What the task requires: Copy each line of the records below, from the first through the one that contains "Every decoded output", exactly as written.

Stored data entries:
== Segment start ==
<file path="src/rtl/vga_timing_gen.sv">
// VGA raster timing generator: free-running pixel/line counters gated by a pixel
// tick, with registered coordinates, sync pulses, active-area flag and frame count.
module vga_timing_gen #(
   parameter int   H_ACTIVE = 640,
   parameter int   H_FP     = 16,
   parameter int   H_SYNC   = 96,
   parameter int   H_BP     = 48,
   parameter int   V_ACTIVE = 480,
   parameter int   V_FP     = 10,
   parameter int   V_SYNC   = 2,
   parameter int   V_BP     = 33,
   parameter logic SYNC_POL = 1'b0
) (
   input  logic       clk,
   input  logic       rst,
   input  logic       pix_en,
   output logic [9:0] x,
   output logic [9:0] y,
   output logic       frame_active,
   output logic       h_sync,
   output logic       v_sync,
   output logic       line_start,
   output logic       frame_start,
   output logic [7:0] frame_ctr
);

   localparam int H_TOTAL = H_ACTIVE + H_FP + H_SYNC + H_BP;
   localparam int V_TOTAL = V_ACTIVE + V_FP + V_SYNC + V_BP;

   localparam logic [9:0] H_LAST   = 10'(H_TOTAL - 1);
   localparam logic [9:0] V_LAST   = 10'(V_TOTAL - 1);
   localparam logic [9:0] H_ACT    = 10'(H_ACTIVE);
   localparam logic [9:0] V_ACT    = 10'(V_ACTIVE);
   localparam logic [9:0] HS_BEGIN = 10'(H_ACTIVE + H_FP);
   localparam logic [9:0] HS_END   = 10'(H_ACTIVE + H_FP + H_SYNC - 1);
   localparam logic [9:0] VS_BEGIN = 10'(V_ACTIVE + V_FP);
   localparam logic [9:0] VS_END   = 10'(V_ACTIVE + V_FP + V_SYNC - 1);

   logic [9:0] hc;
   logic [9:0] vc;
   logic       h_last;
   logic       v_last;
   logic       hs_on;
   logic       vs_on;
   logic       active;

   // Every decoded output comes from the same (hc, vc) pair that loads x/y,
   // so the registered outputs always describe one and the same pixel.
   always_comb begin
      h_last = (hc == H_LAST);
      v_last = (vc == V_LAST);
      hs_on  = (hc >= HS_BEGIN) && (hc <= HS_END);
      vs_on  = (vc >= VS_BEGIN) && (vc <= VS_END);
      active = (hc < H_ACT) && (vc < V_ACT);
   end

   always_ff @(posedge clk) begin
      if (rst) begin
         hc           <= '0;
         vc           <= '0;
         x            <= '0;
         y            <= '0;
         frame_active <= 1'b0;
         h_sync       <= ~SYNC_POL;
         v_sync       <= ~SYNC_POL;
         line_start   <= 1'b0;
         frame_start  <= 1'b0;
         frame_ctr    <= '0;
      end else begin
         line_start  <= 1'b0;
         frame_start <= 1'b0;
         if (pix_en) begin
            x            <= hc;
            y            <= vc;
            frame_active <= active;
            h_sync       <= hs_on ? SYNC_POL : ~SYNC_POL;
            v_sync       <= vs_on ? SYNC_POL : ~SYNC_POL;
            line_start   <= (hc == 10'd0);
            frame_start  <= (hc == 10'd0) && (vc == 10'd0);
            if (h_last) begin
               hc <= '0;
               if (v_last) begin
                  vc        <= '0;
                  frame_ctr <= frame_ctr + 8'd1;
               end else begin
                  vc <= vc + 10'd1;
               end
            end else begin
               hc <= hc + 10'd1;
            end
         end
      end
   end

endmodule

</file>
File: src/rtl/csa_serial_multiplier.sv
// Signed serial-parallel multiplier in carry-save form.
// One multiplier bit is consumed per clock; partial products are folded into
// a redundant (sum, carry) pair with a single 3:2 compressor row, so no carry
// ever ripples inside the loop. The product is sum + (carry << 1), mod 2^(2W).
// The multiplier sign bit carries negative weight, so on the last step the
// pre-negated multiplicand is accumulated instead of the multiplicand itself.
module csa_serial_multiplier #(
  parameter int WIDTH = 8
) (
  input  logic                   clk,
  input  logic                   rst_n,
  csa_serial_multiplier_if.slave bus
);

  localparam int PW = 2 * WIDTH;
  localparam int CW = (WIDTH > 1) ? $clog2(WIDTH) : 1;
  localparam logic [CW-1:0] LAST = CW'(WIDTH - 1);

  typedef enum logic [1:0] {
    S_IDLE = 2'd0,
    S_RUN  = 2'd1,
    S_DONE = 2'd2
  } state_t;

  state_t            state_q, state_d;
  logic [WIDTH-1:0]  x_q, x_d;        // multiplicand
  logic [WIDTH:0]    negx_q, negx_d;  // -X, one extra bit so -(-2^(W-1)) fits
  logic [WIDTH-1:0]  y_q, y_d;        // multiplier, shifted right each step
  logic [CW-1:0]     count_q, count_d;
  logic [PW-1:0]     sum_q, sum_d;
  logic [PW-1:0]     carry_q, carry_d;
  logic              busy_q, busy_d;
  logic              done_q, done_d;

  // Datapath helpers for the current step.
  logic [PW-1:0]     x_ext;
  logic [PW-1:0]     negx_ext;
  logic [PW-1:0]     pp;
  logic [PW-1:0]     csa_a;
  logic [PW-1:0]     csa_b;

  // Partial product for the bit at the bottom of the multiplier shift register.
  always_comb begin
    x_ext    = {{WIDTH{x_q[WIDTH-1]}}, x_q};
    negx_ext = {{(WIDTH-1){negx_q[WIDTH]}}, negx_q};
    pp       = '0;
    if (y_q[0]) begin
      if (count_q == LAST) begin
        pp = negx_ext << count_q;
      end else begin
        pp = x_ext << count_q;
      end
    end
    csa_a = sum_q;
    csa_b = {carry_q[PW-2:0], 1'b0};
  end

  // Next-state and next-register computation for controller and datapath.
  always_comb begin
    state_d = state_q;
    x_d     = x_q;
    negx_d  = negx_q;
    y_d     = y_q;
    count_d = count_q;
    sum_d   = sum_q;
    carry_d = carry_q;
    busy_d  = busy_q;
    done_d  = 1'b0;

    unique case (state_q)
      S_IDLE: begin
        busy_d = 1'b0;
        if (bus.start) begin
          state_d = S_RUN;
          x_d     = bus.multiplicand;
          negx_d  = -{bus.multiplicand[WIDTH-1], bus.multiplicand};
          y_d     = bus.multiplier;
          count_d = '0;
          sum_d   = '0;
          carry_d = '0;
          busy_d  = 1'b1;
        end
      end

      S_RUN: begin
        // start is deliberately not looked at here.
        sum_d   = csa_a ^ csa_b ^ pp;
        carry_d = (csa_a & csa_b) | (csa_a & pp) | (csa_b & pp);
        y_d     = y_q >> 1;
        count_d = count_q + CW'(1);
        if (count_q == LAST) begin
          state_d = S_DONE;
          busy_d  = 1'b0;
          done_d  = 1'b1;
        end
      end

      S_DONE: begin
        busy_d = 1'b0;
        if (bus.start) begin
          // Back-to-back accept: reload straight from DONE, no IDLE bubble.
          state_d = S_RUN;
          x_d     = bus.multiplicand;
          negx_d  = -{bus.multiplicand[WIDTH-1], bus.multiplicand};
          y_d     = bus.multiplier;
          count_d = '0;
          sum_d   = '0;
          carry_d = '0;
          busy_d  = 1'b1;
        end else begin
          state_d = S_IDLE;
        end
      end

      default: begin
        state_d = S_IDLE;
        busy_d  = 1'b0;
      end
    endcase
  end

  // State and datapath registers; reset clears everything, even mid-run.
  always_ff @(posedge clk or negedge rst_n) begin
    if (!rst_n) begin
      state_q <= S_IDLE;
      x_q     <= '0;
      negx_q  <= '0;
      y_q     <= '0;
      count_q <= '0;
      sum_q   <= '0;
      carry_q <= '0;
      busy_q  <= 1'b0;
      done_q  <= 1'b0;
    end else begin
      state_q <= state_d;
      x_q     <= x_d;
      negx_q  <= negx_d;
      y_q     <= y_d;
      count_q <= count_d;
      sum_q   <= sum_d;
      carry_q <= carry_d;
      busy_q  <= busy_d;
      done_q  <= done_d;
    end
  end

  assign bus.busy      = busy_q;
  assign bus.done      = done_q;
  assign bus.sum       = sum_q;
  assign bus.carry     = carry_q;
  assign bus.dbg_state = state_q;

endmodule

File: src/flat_wrapper.sv
// flat-port wrapper written by rule: the top's interface ports become plain ports
module csa_serial_multiplier_flat 
#(
  parameter int WIDTH = 8
)
  (clk, rst_n, bus_start, bus_multiplicand, bus_multiplier, bus_busy, bus_done, bus_sum, bus_carry, bus_dbg_state);
  csa_serial_multiplier_if #(.WIDTH(WIDTH)) bus_i ();
  input  logic clk;
  input  logic rst_n;
  input wire logic [$bits(bus_i.start)-1:0] bus_start;
  input wire logic [$bits(bus_i.multiplicand)-1:0] bus_multiplicand;
  input wire logic [$bits(bus_i.multiplier)-1:0] bus_multiplier;
  output wire logic [$bits(bus_i.busy)-1:0] bus_busy;
  output wire logic [$bits(bus_i.done)-1:0] bus_done;
  output wire logic [$bits(bus_i.sum)-1:0] bus_sum;
  output wire logic [$bits(bus_i.carry)-1:0] bus_carry;
  output wire logic [$bits(bus_i.dbg_state)-1:0] bus_dbg_state;
  assign bus_i.start = bus_start;
  assign bus_i.multiplicand = bus_multiplicand;
  assign bus_i.multiplier = bus_multiplier;
  assign bus_busy = bus_i.busy;
  assign bus_done = bus_i.done;
  assign bus_sum = bus_i.sum;
  assign bus_carry = bus_i.carry;
  assign bus_dbg_state = bus_i.dbg_state;
  csa_serial_multiplier #(.WIDTH(WIDTH)) u_core (.clk(clk), .rst_n(rst_n), .bus(bus_i));
endmodule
== Segment end ==
Output:
<file path="src/rtl/vga_timing_gen.sv">
// VGA raster timing generator: free-running pixel/line counters gated by a pixel
// tick, with registered coordinates, sync pulses, active-area flag and frame count.
module vga_timing_gen #(
   parameter int   H_ACTIVE = 640,
   parameter int   H_FP     = 16,
   parameter int   H_SYNC   = 96,
   parameter int   H_BP     = 48,
   parameter int   V_ACTIVE = 480,
   parameter int   V_FP     = 10,
   parameter int   V_SYNC   = 2,
   parameter int   V_BP     = 33,
   parameter logic SYNC_POL = 1'b0
) (
   input  logic       clk,
   input  logic       rst,
   input  logic       pix_en,
   output logic [9:0] x,
   output logic [9:0] y,
   output logic       frame_active,
   output logic       h_sync,
   output logic       v_sync,
   output logic       line_start,
   output logic       frame_start,
   output logic [7:0] frame_ctr
);

   localparam int H_TOTAL = H_ACTIVE + H_FP + H_SYNC + H_BP;
   localparam int V_TOTAL = V_ACTIVE + V_FP + V_SYNC + V_BP;

   localparam logic [9:0] H_LAST   = 10'(H_TOTAL - 1);
   localparam logic [9:0] V_LAST   = 10'(V_TOTAL - 1);
   localparam logic [9:0] H_ACT    = 10'(H_ACTIVE);
   localparam logic [9:0] V_ACT    = 10'(V_ACTIVE);
   localparam logic [9:0] HS_BEGIN = 10'(H_ACTIVE + H_FP);
   localparam logic [9:0] HS_END   = 10'(H_ACTIVE + H_FP + H_SYNC - 1);
   localparam logic [9:0] VS_BEGIN = 10'(V_ACTIVE + V_FP);
   localparam logic [9:0] VS_END   = 10'(V_ACTIVE + V_FP + V_SYNC - 1);

   logic [9:0] hc;
   logic [9:0] vc;
   logic       h_last;
   logic       v_last;
   logic       hs_on;
   logic       vs_on;
   logic       active;

   // Every decoded output comes from the same (hc, vc) pair that loads x/y,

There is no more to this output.